Bio-Remediation or Bio-Hazard? Dispersants, Bacteria and Illness in the Gulf
by Rikki Ott, Marine Toxicologist and Exxon-Valdez survivor
excerpts:
…I first heard about the rash from Sheri Allen in Mobile, Alabama. Allen wrote of red welts and blisters on her legs after “splashing and wading on the shoreline” of Mobile Bay with her two dogs on May 8. She reported that “hundreds of dead fish” washed up on the same beach over the following two days. This was much too early for the summer sun to have warmed the water to the point of oxygen depletion, but not too early for dispersants and dispersed oil to be mixed into the Gulf’s water mass.
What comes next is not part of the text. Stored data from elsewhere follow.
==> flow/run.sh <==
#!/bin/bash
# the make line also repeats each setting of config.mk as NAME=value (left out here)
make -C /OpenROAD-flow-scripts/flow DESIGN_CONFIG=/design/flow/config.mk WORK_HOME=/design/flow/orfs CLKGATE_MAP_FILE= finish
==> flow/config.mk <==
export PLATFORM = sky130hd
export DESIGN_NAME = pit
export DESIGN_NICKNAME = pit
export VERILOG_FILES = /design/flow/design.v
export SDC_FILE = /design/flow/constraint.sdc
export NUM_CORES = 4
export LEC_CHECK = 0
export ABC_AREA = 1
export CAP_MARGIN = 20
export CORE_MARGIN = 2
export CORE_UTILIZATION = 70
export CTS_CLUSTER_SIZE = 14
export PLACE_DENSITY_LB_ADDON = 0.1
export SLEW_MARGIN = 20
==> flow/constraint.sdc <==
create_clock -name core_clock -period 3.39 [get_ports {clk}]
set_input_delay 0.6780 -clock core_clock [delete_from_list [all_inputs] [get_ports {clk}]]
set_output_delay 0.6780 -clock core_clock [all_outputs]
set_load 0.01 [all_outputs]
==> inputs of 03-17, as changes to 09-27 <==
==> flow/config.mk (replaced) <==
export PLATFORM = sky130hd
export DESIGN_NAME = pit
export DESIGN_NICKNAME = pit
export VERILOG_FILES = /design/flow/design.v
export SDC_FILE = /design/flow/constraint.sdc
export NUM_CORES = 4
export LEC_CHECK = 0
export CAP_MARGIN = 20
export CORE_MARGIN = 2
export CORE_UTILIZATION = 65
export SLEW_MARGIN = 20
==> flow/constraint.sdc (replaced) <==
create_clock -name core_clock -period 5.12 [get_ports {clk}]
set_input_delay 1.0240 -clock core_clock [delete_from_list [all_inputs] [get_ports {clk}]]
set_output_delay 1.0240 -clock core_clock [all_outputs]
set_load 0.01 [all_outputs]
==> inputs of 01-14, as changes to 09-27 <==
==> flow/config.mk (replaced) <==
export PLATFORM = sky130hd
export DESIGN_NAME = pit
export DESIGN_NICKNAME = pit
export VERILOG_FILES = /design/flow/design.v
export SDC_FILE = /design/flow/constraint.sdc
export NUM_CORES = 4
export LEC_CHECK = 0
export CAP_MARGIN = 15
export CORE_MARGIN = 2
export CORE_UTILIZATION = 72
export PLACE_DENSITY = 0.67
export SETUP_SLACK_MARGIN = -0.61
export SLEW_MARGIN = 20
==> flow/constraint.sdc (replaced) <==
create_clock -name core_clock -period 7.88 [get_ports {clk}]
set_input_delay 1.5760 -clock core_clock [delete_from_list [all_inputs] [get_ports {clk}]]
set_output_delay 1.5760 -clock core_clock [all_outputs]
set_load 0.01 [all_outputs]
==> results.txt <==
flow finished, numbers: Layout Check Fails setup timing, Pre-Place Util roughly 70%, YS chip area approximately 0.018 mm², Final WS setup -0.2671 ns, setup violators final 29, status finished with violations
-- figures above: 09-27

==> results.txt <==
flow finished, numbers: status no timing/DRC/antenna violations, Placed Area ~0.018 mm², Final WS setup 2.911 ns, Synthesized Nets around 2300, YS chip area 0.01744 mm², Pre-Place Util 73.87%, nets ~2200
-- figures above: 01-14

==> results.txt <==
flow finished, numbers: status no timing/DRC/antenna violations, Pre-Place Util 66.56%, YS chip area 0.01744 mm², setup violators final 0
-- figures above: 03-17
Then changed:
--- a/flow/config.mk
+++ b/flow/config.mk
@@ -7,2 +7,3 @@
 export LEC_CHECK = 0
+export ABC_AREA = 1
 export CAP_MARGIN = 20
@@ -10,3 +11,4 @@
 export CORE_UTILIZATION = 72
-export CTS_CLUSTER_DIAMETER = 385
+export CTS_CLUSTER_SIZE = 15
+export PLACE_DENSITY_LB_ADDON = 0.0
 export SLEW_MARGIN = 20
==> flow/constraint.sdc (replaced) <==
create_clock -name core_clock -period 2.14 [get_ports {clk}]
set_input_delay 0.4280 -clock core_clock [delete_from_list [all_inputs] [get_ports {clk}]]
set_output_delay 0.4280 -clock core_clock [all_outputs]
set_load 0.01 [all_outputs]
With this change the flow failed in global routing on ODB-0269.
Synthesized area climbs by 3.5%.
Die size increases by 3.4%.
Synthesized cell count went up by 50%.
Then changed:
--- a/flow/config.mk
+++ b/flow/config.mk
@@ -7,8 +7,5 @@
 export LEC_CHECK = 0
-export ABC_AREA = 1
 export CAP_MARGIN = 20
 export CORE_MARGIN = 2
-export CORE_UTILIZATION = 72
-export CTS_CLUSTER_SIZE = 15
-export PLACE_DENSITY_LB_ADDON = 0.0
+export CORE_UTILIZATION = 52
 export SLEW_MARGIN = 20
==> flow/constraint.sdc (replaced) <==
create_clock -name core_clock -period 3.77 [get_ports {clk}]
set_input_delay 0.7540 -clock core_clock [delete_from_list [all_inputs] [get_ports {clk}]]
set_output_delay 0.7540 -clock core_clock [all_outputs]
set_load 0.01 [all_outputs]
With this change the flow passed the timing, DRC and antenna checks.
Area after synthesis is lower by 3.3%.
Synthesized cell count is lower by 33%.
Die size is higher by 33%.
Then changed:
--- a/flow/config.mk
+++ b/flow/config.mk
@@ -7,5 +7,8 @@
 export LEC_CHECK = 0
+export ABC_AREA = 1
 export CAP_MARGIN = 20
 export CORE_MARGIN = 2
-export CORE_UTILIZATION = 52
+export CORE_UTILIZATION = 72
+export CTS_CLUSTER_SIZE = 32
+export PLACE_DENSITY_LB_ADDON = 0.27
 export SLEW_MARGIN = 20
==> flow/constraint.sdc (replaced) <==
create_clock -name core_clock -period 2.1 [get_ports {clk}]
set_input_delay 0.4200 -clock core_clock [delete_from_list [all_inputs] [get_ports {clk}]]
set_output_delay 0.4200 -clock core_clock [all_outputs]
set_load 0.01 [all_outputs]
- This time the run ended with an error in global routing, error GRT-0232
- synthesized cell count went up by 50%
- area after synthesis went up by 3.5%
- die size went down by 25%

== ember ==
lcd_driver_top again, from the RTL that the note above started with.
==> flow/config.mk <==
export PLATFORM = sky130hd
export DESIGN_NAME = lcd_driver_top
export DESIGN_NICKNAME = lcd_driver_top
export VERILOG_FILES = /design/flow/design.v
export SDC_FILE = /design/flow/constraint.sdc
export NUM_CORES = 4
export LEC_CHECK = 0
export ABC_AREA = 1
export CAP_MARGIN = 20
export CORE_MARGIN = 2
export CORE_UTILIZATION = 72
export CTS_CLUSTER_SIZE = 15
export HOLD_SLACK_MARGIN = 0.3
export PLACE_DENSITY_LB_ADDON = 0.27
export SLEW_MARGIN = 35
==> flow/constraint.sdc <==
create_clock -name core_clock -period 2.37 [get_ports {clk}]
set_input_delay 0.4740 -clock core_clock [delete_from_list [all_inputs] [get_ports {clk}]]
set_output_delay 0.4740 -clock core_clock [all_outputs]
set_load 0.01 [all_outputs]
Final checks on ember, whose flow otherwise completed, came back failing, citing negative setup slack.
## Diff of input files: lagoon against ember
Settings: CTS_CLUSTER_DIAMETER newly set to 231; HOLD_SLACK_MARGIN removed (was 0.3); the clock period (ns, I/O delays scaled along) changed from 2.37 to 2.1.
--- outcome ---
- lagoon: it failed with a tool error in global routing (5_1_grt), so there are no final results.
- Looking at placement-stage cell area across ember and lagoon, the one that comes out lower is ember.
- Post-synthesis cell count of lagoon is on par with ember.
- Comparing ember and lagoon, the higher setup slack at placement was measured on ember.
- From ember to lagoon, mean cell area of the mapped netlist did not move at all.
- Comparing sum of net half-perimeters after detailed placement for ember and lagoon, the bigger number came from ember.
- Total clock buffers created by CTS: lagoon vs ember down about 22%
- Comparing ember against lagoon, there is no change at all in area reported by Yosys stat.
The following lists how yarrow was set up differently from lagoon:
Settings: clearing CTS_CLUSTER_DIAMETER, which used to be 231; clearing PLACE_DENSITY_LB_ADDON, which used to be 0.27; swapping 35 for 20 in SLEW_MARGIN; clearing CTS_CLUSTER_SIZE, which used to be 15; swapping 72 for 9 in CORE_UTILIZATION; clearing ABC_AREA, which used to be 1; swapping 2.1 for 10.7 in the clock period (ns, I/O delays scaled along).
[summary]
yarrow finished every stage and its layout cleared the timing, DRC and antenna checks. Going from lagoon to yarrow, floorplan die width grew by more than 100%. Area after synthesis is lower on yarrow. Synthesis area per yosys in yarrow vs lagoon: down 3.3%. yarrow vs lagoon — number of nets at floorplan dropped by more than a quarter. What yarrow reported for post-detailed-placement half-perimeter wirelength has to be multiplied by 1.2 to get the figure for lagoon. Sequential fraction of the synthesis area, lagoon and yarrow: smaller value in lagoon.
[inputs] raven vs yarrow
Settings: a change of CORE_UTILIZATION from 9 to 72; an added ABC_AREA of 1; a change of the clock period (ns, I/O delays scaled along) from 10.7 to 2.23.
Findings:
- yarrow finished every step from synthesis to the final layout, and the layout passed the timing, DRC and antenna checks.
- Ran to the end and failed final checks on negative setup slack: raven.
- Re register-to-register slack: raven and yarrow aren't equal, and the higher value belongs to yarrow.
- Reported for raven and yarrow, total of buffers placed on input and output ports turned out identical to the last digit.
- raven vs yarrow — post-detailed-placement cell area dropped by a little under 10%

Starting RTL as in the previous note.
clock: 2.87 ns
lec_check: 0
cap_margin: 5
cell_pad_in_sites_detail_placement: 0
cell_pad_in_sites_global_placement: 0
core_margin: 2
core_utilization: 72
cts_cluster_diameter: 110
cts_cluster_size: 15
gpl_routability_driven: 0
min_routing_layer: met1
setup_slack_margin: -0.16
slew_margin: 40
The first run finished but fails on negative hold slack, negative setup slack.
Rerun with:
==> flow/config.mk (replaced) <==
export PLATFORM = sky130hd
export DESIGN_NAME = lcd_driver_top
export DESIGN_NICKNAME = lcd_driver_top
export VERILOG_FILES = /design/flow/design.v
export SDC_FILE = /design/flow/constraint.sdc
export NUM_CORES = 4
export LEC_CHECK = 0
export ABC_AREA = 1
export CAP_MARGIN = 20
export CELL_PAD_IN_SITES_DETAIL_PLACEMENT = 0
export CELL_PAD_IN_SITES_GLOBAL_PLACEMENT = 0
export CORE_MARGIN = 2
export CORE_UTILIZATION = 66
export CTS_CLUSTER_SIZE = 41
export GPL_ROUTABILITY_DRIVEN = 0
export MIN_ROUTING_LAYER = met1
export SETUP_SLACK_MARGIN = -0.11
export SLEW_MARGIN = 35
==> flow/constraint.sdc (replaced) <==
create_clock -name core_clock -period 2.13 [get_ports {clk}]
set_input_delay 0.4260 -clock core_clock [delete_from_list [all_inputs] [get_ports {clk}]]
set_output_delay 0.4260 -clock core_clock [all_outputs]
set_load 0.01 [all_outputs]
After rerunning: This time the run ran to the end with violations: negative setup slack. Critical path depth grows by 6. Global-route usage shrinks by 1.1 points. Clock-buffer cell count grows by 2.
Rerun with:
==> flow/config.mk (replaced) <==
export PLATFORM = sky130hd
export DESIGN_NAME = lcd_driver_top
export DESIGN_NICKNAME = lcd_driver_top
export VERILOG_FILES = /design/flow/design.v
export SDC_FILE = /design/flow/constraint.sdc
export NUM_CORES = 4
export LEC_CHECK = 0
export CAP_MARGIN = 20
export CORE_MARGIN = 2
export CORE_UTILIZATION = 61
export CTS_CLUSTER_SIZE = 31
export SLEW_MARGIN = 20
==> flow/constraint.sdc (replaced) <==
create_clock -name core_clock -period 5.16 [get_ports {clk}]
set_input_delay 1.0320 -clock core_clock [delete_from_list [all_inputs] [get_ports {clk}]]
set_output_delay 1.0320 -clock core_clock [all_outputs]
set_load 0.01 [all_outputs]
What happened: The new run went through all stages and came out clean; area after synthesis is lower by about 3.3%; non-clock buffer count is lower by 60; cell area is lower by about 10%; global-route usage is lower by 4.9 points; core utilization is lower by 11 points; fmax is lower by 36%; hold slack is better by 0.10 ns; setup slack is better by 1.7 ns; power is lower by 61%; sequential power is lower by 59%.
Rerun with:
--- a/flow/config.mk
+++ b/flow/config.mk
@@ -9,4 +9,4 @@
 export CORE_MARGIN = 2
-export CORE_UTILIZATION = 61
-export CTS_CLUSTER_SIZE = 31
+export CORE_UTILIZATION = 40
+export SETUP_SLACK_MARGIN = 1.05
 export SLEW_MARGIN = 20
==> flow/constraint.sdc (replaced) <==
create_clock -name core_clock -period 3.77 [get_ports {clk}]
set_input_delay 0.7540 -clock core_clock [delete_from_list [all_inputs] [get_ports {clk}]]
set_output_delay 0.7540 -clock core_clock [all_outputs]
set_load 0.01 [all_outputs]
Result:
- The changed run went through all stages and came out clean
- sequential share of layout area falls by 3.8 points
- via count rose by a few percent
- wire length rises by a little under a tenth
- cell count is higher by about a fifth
==> flow/design.v (excerpt) <==
module SIMD(clk,rst,opcode,funct3,funct7,rd_data1,rd_data2,rd_data3,w_add,immed,instrc_add,wr_add,wr_data );
Size in the first run: roughly 3900 cells after synthesis, about 86 flip-flops, about 110 I/O pins, ~33000 sq um of cells after synthesis.
Settings: LEC_CHECK=0, CAP_MARGIN=20, CORE_MARGIN=2, CORE_UTILIZATION=69, CTS_CLUSTER_DIAMETER=353, CTS_CLUSTER_SIZE=98, MAX_ROUTING_LAYER=met4, PLACE_DENSITY=0.41, SLEW_MARGIN=20; clock period 16.0 ns.
run.sh (not shown) runs the stock make flow with config.mk's settings and CLKGATE_MAP_FILE=.
Next try:
--- a/flow/config.mk
+++ b/flow/config.mk
@@ -7,0 +8 @@
+export ABC_AREA = 1
@@ -10,5 +11 @@
-export CORE_UTILIZATION = 69
-export CTS_CLUSTER_DIAMETER = 353
-export CTS_CLUSTER_SIZE = 98
-export MAX_ROUTING_LAYER = met4
-export PLACE_DENSITY = 0.41
+export CORE_UTILIZATION = 66
==> flow/constraint.sdc (replaced) <==
create_clock -name core_clock -period 7.1 [get_ports {clk}]
set_input_delay 1.4200 -clock core_clock [delete_from_list [all_inputs] [get_ports {clk}]]
set_output_delay 1.4200 -clock core_clock [all_outputs]
set_load 0.01 [all_outputs]
- With this change the flow never finished: it broke off in global routing
- synthesized area rises by a few percent
- die area rises by roughly a tenth
- synthesized cell count rises by a quarter to a third
Next try:
--- a/flow/config.mk
+++ b/flow/config.mk
@@ -11 +11,3 @@
-export CORE_UTILIZATION = 66
+export CORE_UTILIZATION = 71
+export CTS_CLUSTER_DIAMETER = 188
+export CTS_CLUSTER_SIZE = 100
==> flow/constraint.sdc (replaced) <==
create_clock -name core_clock -period 12.4 [get_ports {clk}]
set_input_delay 2.4800 -clock core_clock [delete_from_list [all_inputs] [get_ports {clk}]]
set_output_delay 2.4800 -clock core_clock [all_outputs]
set_load 0.01 [all_outputs]
With this change the flow finished with timing, DRC and antenna clean.
Die area went down by about 7%.
Synthesized cell count does not change.
Synthesized area does not change.

---

## oak
SIMD again, from the RTL that the note above started with.
==> flow/design.v (excerpt) <==
module SIMD(clk,rst,opcode,funct3,funct7,rd_data1,rd_data2,rd_data3,w_add,immed,instrc_add,wr_add,wr_data );
Settings: LEC_CHECK=0, CAP_MARGIN=20, CORE_MARGIN=2, CORE_UTILIZATION=72, CTS_CLUSTER_DIAMETER=309, CTS_CLUSTER_SIZE=95, PLACE_DENSITY=0.4, SLEW_MARGIN=20; clock period 9.01 ns.
global routing: oak exited with error
Input-level comparison between pine and oak:
# oak
export LEC_CHECK = 0
export CAP_MARGIN = 20
export CORE_MARGIN = 2
export CORE_UTILIZATION = 72
export CTS_CLUSTER_DIAMETER = 309
export CTS_CLUSTER_SIZE = 95
export PLACE_DENSITY = 0.4
export SLEW_MARGIN = 20
create_clock -name core_clock -period 9.01 [get_ports {clk}]
# pine
export LEC_CHECK = 0
export CAP_MARGIN = 20
export CORE_MARGIN = 2
export CORE_UTILIZATION = 36
export SLEW_MARGIN = 20
create_clock -name core_clock -period 12.4 [get_ports {clk}]
Results
- oak and pine: one clean run, pine; the rest did not finish clean.
- In pine the standard-cell row count turned out 33 higher than in oak.
- Diff oak -> pine: HPWL after detailed placement now sits at about the same level; final weighted congestion in routability-driven placement decreased by 20% relative to the old numbers; area of the die shows an increase of about 100%; number of port buffers barely changed.
Relative to pine, the following input files were edited for birch:
# pine
export LEC_CHECK = 0
export CAP_MARGIN = 20
export CORE_MARGIN = 2
export CORE_UTILIZATION = 36
export SLEW_MARGIN = 20
create_clock -name core_clock -period 12.4 [get_ports {clk}]
# birch
export LEC_CHECK = 0
export CAP_MARGIN = 20
export CORE_MARGIN = 2
export CORE_UTILIZATION = 70
export CTS_CLUSTER_SIZE = 43
export SETUP_SLACK_MARGIN = 2.13
export SLEW_MARGIN = 20
create_clock -name core_clock -period 11.0 [get_ports {clk}]
Notes after the runs:
The flow did not stop early for pine: all stages ran, and the layout cleared the timing, DRC and antenna checks.
birch completed end to end; final checks failed (max-capacitance violations, max-slew violations).
Side by side, final cell count turned out lower in birch than in pine.
Looking at endpoint of the worst setup timing path, the wr_data[13] result is from birch; the wr_data[11] one comes from pine.
Looking at maximum cell stage delay along the critical path, birch sits above pine.
Chip area line of the yosys report: birch vs pine identical
Design area, birch vs pine: up by a few percent
Compared birch vs pine, and initial standard-cell utilization of the core is up in birch.
Compared with pine, in birch area overhead of the layout relative to synthesis went up by 5.3 points, area of the core has decreased, worst setup slack increased by 0.46 ns relative to the old numbers, multi-input gate area in the final layout now sits higher, leakage power total +about 4.6%.
Power: birch draws more than pine
The following lists how maple was set up differently from birch:
# birch
export LEC_CHECK = 0
export CAP_MARGIN = 20
export CORE_MARGIN = 2
export CORE_UTILIZATION = 70
export CTS_CLUSTER_SIZE = 43
export SETUP_SLACK_MARGIN = 2.13
export SLEW_MARGIN = 20
create_clock -name core_clock -period 11.0 [get_ports {clk}]
# maple
export LEC_CHECK = 0
export CAP_MARGIN = 20
export CORE_MARGIN = 2
export CORE_UTILIZATION = 40
export SLEW_MARGIN = 20
create_clock -name core_clock -period 10.6 [get_ports {clk}]
==> comparison <==
maple | stages: all done | timing, DRC, antenna: all pass. On proportion of cell area spent on the clock network, maple tracks birch almost exactly. The lower peak supply drop came out of maple. Summary of the comparison: longest individual stage delay on the worst path is lower in maple, relative to birch.
### maple -> cedar
# maple
export LEC_CHECK = 0
export CAP_MARGIN = 20
export CORE_MARGIN = 2
export CORE_UTILIZATION = 40
export SLEW_MARGIN = 20
create_clock -name core_clock -period 10.6 [get_ports {clk}]
# cedar
export LEC_CHECK = 0
export CAP_MARGIN = 20
export CORE_MARGIN = 2
export CORE_UTILIZATION = 65
export MAX_ROUTING_LAYER = met4
export SLEW_MARGIN = 20
create_clock -name core_clock -period 9.01 [get_ports {clk}]
==> comparison <==
Ran to the end and failed final checks on negative setup slack: cedar.
In cedar the setup slack turned out 0.85 ns lower than in maple.
cedar and maple ended up with nearly the same worst hold slack after final layout.
cedar: area of the chip is about 40% lower than what maple reported.
maple → cedar: inverter count of the layout excluding clock inverters stayed essentially flat, synthesized area per cell has remained practically unchanged, met1 global-route usage shows an increase of 20 points, detailed-route via count rose by 19%, detailed-router iteration count before antenna repair increased by 1 relative to the old numbers.
Between maple and cedar, global-route wire length before repair increased.
Power is estimated from default activity; no workload was simulated.
== job 7351 ==
==> flow/design.v (excerpt) <==
module top(
    input clk, rst,
    input [3:0] key_in,
    output [6:0] seg,
    output [7:0] sel,
    output reg [2:0] led, sel_led,
    output buz
);
make LEC_CHECK=0 CAP_MARGIN=0 CELL_PAD_IN_SITES_GLOBAL_PLACEMENT=0 CORE_MARGIN=5 CORE_UTILIZATION=70 CTS_CLUSTER_SIZE=39 HOLD_SLACK_MARGIN=0.14 MAX_ROUTING_LAYER=met5 MIN_ROUTING_LAYER=met1 SETUP_SLACK_MARGIN=2.55 SLEW_MARGIN=20 finish   # period 9.7 ns
run.sh (not shown) runs the stock make flow with config.mk's settings and CLKGATE_MAP_FILE=.
Input changes introduced in job 892 (baseline for comparison: job 7351):
# job 7351
export LEC_CHECK = 0
export CAP_MARGIN = 0
export CELL_PAD_IN_SITES_GLOBAL_PLACEMENT = 0
export CORE_MARGIN = 5
export CORE_UTILIZATION = 70
export CTS_CLUSTER_SIZE = 39
export HOLD_SLACK_MARGIN = 0.14
export MAX_ROUTING_LAYER = met5
export MIN_ROUTING_LAYER = met1
export SETUP_SLACK_MARGIN = 2.55
export SLEW_MARGIN = 20
create_clock -name core_clock -period 9.7 [get_ports {clk}]
# job 892
export LEC_CHECK = 0
export CAP_MARGIN = 0
export CELL_PAD_IN_SITES_GLOBAL_PLACEMENT = 0
export CORE_MARGIN = 2
export CORE_UTILIZATION = 72
export CTS_CLUSTER_SIZE = 17
export HOLD_SLACK_MARGIN = 0.3
export MAX_ROUTING_LAYER = met5
export MIN_ROUTING_LAYER = met1
export SLEW_MARGIN = 20
create_clock -name core_clock -period 4.72 [get_ports {clk}]
==> comparison <==
- From job 7351 to job 892 the numbers moved as follows: share of the final layout cell area in sequential cells dropped 4.1 points; final wirelength rose 37%; worst setup slack decreased by 3.61 ns relative to the old numbers; combinational power saw an increase; routed length per instance rose by 24%.
- Final standard cell count with taps included and fillers excluded was higher in the run labelled job 892.
- In terms of met3 routing resource usage after global routing, job 892 and job 7351 differ only marginally.
- In job 892 the first-iteration DRC count turned out 54% higher than in job 7351.
- The layout from job 892, despite a flow that completed every stage, fails the layout checks, with the failing checks listed as negative setup slack.
Relative to job 892, the following input files were edited for job 1632:
# job 892
export LEC_CHECK = 0
export CAP_MARGIN = 0
export CELL_PAD_IN_SITES_GLOBAL_PLACEMENT = 0
export CORE_MARGIN = 2
export CORE_UTILIZATION = 72
export CTS_CLUSTER_SIZE = 17
export HOLD_SLACK_MARGIN = 0.3
export MAX_ROUTING_LAYER = met5
export MIN_ROUTING_LAYER = met1
export SLEW_MARGIN = 20
create_clock -name core_clock -period 4.72 [get_ports {clk}]
# job 1632
export LEC_CHECK = 0
export CAP_MARGIN = 20
export CORE_MARGIN = 2
export CORE_UTILIZATION = 72
export SLEW_MARGIN = 20
create_clock -name core_clock -period 7.99 [get_ports {clk}]
--- outcome ---
Total placed cells including tap cells | job 1632 below job 892
Job 1632 gives less combinational power than job 892 did.
Lower worst path setup slack after routing goes to job 892 over job 1632.
Of job 892 and job 1632, only job 1632 finishes the flow clean.
Every stage of job 892 finished as expected; the final checks, on the other hand, flagged negative setup slack, which means the layout fails.
On area of all sequential standard cells, job 892 and job 1632 are neck and neck.
Job 892 vs job 1632, cell with the largest stage delay on the worst path: a221oi_1 vs clkdlybuf4s50_1
Input changes introduced in job 5816 (baseline for comparison: job 1632):
# job 1632
export LEC_CHECK = 0
export CAP_MARGIN = 20
export CORE_MARGIN = 2
export CORE_UTILIZATION = 72
export SLEW_MARGIN = 20
create_clock -name core_clock -period 7.99 [get_ports {clk}]
# job 5816
export LEC_CHECK = 0
export CAP_MARGIN = 20
export CORE_MARGIN = 2
export CORE_UTILIZATION = 66
export CTS_CLUSTER_SIZE = 98
export SLEW_MARGIN = 20
create_clock -name core_clock -period 9.56 [get_ports {clk}]
--- outcome ---
Compared with job 1632, in job 5816 length of the first detailed-routing pass in iterations down 3, placement-stage worst setup slack up 1.23 ns, clock network fraction of total power flat.
Summary of job 5816 over job 1632: arrival time at the worst endpoint decreased 0.03 ns, pin count of the biggest net entering global routing increased 15, final instance area essentially unchanged, combined buffer and inverter count along the critical path decreased 2.
The slowest library cell on the worst path comes out clkdlybuf4s50_1 in one run and o32ai_1 in the other, namely in job 1632 and job 5816 respectively.
Signed area change from the synthesized netlist to the final layout: job 1632 vs job 5816, no meaningful difference
Job 1632 has a higher final cell utilization of the core than job 5816.
Compared job 1632 against job 5816; clock tree skew after final layout within noise.
Edits applied to the flow inputs when going from job 5816 to job 7301:
# job 5816
export LEC_CHECK = 0
export CAP_MARGIN = 20
export CORE_MARGIN = 2
export CORE_UTILIZATION = 66
export CTS_CLUSTER_SIZE = 98
export SLEW_MARGIN = 20
create_clock -name core_clock -period 9.56 [get_ports {clk}]
# job 7301
export LEC_CHECK = 0
export ABC_AREA = 1
export CAP_MARGIN = 20
export CORE_MARGIN = 2
export CORE_UTILIZATION = 72
export CTS_CLUSTER_SIZE = 99
export SLEW_MARGIN = 20
create_clock -name core_clock -period 4.56 [get_ports {clk}]
--- outcome ---
- Status job 7301: flow complete, layout not clean - negative setup slack
- In the tables for job 7301 and job 5816, post-route cell area reads lower with job 5816.
- Going from job 5816 to job 7301, the global routing usage on met1 was found to have gone up by 5.7 points.
- Going from job 5816 to job 7301, count of inverters other than clock inverters in the layout grew by 370%; clock-cell share of area held.
- Arrival time at the worst endpoint sits lower in job 7301 than in job 5816.
- The final reports for job 7301 and job 5816 show largest stage delay on the critical path lower in the former.
- Compared with job 5816, job 7301 is hungrier on power.
- Job 7301 ended with more via count than job 5816.
- Per the comparison of job 7301 with job 5816, synthesized cell count shows an increase of 127; and-or/or-and share of the synthesized area saw a decrease; logic depth of the worst setup path including buffers shows an increase of 12.
> inputs changed (job 7301 -> job 4016)
# job 7301
export LEC_CHECK = 0
export ABC_AREA = 1
export CAP_MARGIN = 20
export CORE_MARGIN = 2
export CORE_UTILIZATION = 72
export CTS_CLUSTER_SIZE = 99
export SLEW_MARGIN = 20
create_clock -name core_clock -period 4.56 [get_ports {clk}]
# job 4016
export LEC_CHECK = 0
export CAP_MARGIN = 20
export CORE_MARGIN = 2
export CORE_UTILIZATION = 66
export SLEW_MARGIN = 20
create_clock -name core_clock -period 4.52 [get_ports {clk}]
==> comparison <==
- Job 4016 and job 7301: no clean run
- Re number of nets in the layout: job 4016 is about 6% down on job 7301.
- Path type of the worst min-delay path = reg -> reg: job 7301; path type of the worst min-delay path = in -> async: job 4016
- Against job 7301 as the reference, job 4016 delivers a higher non-clock buffer count.
- Lower horizontal extent of the die among job 4016 and job 7301: job 7301
- The data arrival time of the critical path of job 4016 is higher than that of job 7301.
- Between job 4016 and job 7301, it is job 4016 whose area of the core region is higher, by 11%.
- Compared with job 7301, in job 4016 routed wire length shrank by about 14%, final cell count decreased by 76 relative to the old numbers, met3 track utilization from global routing has decreased.
No activity file was given, so power comes from the tool's default toggle rates.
By early July, Allen’s rash had healed, leaving black bruises and scarring.
…
I have heard from Gulf residents and visitors who developed a rash or peeling palms from contact with Gulf water, including such activities as swimming or wading, getting splashed, handling oiled material or dead animals without gloves, and shucking crabs from the recently opened Gulf fisheries. I have also heard from people who developed the same symptoms after contact with Gulf air by wiping an oily film off their airplane’s leading edges after flying over the Gulf (absorbent pad tested positive for oil) or swimming in outdoor pools, or splashing in puddles, after it rained.
…
To make things a little scarier, some of the oil-eating bacteria have been genetically modified, or otherwise bioengineered, to better eat the oil — including Alcanivorax borkumensis and some of the Pseudomonas. Oil-eating bacteria produce bio-films. According to Nurse Schmidt, studies have found that bio-films are rapidly colonized (p. 97) by other Gram-negative bacteria — including those known to infect humans.